What I still haven't quite figured out with Winjupos is how to figure out the reference times:
I know you have my tutorial at the very least because you asked for it recently P..!
I can only hope that you're not someone who is "reading challenged."
Quote: (from my tute) <"First find out the mid-point time of each single channel’s processed file - or that of a colour camera's avi (FireCapture's text files make this easy!) - make sure this value is Universal Time, & also check that the day/date you enter is also UT: the date can change over an imaging session if you are up half the night.....">
Just to be completely clear to anyone else - this is for derotating image stacks, not avi's: this is made abundantly clear right at the very start! (I have no idea why anyone favours the derotation of avi's in any circumstances btw...the results are not better...& just as in attempting (for example) 3 minute captures for each of the channels with the method I outline for mono cameras, longer video derotations run into the same problem - variability in seeing!)
If you are using a colour camera & set FireCapture up "normally" the file name of each avi captured will be the mid-point of that capture...it is also detailed in the FC .txt file that is created with every avi etc.....the same for mono captures for each & every channel's capture!
This is the timestamp you place in the image you first circled above, along with latitude & longitude of where you took the captures, as well as date. (all UT)
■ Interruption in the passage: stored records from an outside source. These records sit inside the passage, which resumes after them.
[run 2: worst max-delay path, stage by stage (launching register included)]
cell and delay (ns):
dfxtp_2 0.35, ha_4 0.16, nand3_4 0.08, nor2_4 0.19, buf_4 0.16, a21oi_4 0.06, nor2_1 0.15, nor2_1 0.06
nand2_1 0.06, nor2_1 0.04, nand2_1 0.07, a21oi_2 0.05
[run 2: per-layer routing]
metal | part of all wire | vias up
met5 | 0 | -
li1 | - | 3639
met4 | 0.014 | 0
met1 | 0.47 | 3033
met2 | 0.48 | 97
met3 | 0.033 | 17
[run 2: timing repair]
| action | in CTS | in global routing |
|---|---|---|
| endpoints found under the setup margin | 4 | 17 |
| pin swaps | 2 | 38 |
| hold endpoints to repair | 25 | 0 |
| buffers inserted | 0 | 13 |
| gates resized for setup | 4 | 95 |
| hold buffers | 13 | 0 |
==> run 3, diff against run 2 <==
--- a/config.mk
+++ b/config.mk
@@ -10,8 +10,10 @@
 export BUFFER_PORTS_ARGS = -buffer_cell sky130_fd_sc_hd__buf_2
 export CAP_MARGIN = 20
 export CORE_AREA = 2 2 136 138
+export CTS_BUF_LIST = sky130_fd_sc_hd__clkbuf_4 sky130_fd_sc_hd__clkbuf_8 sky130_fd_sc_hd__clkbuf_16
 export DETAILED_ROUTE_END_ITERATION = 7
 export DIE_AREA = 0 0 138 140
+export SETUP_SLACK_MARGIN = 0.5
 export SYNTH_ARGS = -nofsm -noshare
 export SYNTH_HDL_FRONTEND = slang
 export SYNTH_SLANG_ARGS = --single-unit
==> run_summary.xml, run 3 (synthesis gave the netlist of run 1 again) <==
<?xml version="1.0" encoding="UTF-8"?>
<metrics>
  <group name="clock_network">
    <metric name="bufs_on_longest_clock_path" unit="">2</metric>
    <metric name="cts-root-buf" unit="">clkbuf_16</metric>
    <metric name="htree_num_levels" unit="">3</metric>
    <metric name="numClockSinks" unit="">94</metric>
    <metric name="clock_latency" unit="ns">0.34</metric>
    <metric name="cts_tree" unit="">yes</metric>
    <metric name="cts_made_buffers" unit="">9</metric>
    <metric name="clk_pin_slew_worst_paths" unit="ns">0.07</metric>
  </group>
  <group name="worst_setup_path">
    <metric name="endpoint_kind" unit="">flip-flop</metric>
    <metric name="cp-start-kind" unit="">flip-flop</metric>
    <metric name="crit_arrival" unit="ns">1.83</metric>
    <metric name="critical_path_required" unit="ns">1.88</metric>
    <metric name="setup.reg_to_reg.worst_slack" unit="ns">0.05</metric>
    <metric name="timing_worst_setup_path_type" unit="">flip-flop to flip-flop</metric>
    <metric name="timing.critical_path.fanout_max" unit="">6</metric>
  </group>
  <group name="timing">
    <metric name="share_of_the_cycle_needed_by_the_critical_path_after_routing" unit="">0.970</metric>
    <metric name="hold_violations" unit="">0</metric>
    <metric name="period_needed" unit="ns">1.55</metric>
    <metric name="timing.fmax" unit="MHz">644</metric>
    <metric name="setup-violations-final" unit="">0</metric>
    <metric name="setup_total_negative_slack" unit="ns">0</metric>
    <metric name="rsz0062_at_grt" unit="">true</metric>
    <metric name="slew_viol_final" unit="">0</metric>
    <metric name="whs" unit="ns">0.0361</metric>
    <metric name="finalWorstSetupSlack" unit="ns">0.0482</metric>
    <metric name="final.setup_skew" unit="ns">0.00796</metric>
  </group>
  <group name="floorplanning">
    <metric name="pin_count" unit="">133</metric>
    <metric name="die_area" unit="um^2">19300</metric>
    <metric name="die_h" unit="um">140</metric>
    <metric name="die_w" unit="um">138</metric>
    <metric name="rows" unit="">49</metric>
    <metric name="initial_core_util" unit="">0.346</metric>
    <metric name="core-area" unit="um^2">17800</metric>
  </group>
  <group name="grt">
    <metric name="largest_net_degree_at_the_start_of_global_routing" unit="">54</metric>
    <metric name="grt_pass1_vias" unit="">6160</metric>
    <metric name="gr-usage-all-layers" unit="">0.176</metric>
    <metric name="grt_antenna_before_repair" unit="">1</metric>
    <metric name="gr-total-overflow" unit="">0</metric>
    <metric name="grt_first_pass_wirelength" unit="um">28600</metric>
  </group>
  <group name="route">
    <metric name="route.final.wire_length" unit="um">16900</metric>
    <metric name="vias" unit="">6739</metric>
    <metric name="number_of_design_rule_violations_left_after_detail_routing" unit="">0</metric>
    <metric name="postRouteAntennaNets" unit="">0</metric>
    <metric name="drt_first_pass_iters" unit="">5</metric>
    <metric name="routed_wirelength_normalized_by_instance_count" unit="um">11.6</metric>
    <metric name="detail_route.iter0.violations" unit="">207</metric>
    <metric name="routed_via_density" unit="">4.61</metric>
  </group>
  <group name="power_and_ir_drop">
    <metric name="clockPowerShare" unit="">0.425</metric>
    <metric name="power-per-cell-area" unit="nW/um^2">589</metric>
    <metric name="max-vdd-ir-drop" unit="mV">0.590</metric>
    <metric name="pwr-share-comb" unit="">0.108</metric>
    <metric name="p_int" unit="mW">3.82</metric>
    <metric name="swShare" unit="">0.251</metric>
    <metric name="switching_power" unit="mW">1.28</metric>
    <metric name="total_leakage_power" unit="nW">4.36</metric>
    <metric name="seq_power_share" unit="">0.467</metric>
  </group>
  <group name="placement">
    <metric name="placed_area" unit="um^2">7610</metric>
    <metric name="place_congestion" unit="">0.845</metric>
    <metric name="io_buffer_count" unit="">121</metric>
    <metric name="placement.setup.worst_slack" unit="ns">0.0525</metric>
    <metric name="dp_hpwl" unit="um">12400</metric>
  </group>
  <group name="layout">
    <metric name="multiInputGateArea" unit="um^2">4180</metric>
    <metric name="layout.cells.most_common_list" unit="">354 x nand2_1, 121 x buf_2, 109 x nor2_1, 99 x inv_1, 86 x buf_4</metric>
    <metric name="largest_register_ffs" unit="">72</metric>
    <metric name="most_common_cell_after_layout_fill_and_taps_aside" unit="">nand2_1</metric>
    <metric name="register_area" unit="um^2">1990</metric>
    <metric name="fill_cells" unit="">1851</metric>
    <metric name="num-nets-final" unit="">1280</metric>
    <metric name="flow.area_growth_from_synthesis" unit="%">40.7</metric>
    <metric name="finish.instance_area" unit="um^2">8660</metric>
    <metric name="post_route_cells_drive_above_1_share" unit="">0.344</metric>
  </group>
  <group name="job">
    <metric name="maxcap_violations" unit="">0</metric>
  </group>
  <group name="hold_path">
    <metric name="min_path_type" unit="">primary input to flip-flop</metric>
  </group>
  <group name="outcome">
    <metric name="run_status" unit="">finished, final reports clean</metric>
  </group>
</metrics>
The 2nd image you've posted with the red circle around it is what WinJUPOS generates as the "composite" derotated stacks' timestamp, generated from each of the stacks/avi's/captures you have measured & entered into that line that reads "502" emboldened with red in the 2nd image you posted above! (put another way, WJ's timestamp it gives to the derotated image it creates...)
Very straight-forward tbh - as I've said it could do with a bit of stream-lining etc but there's never enough time & if you read it thoroughly it has everything in it.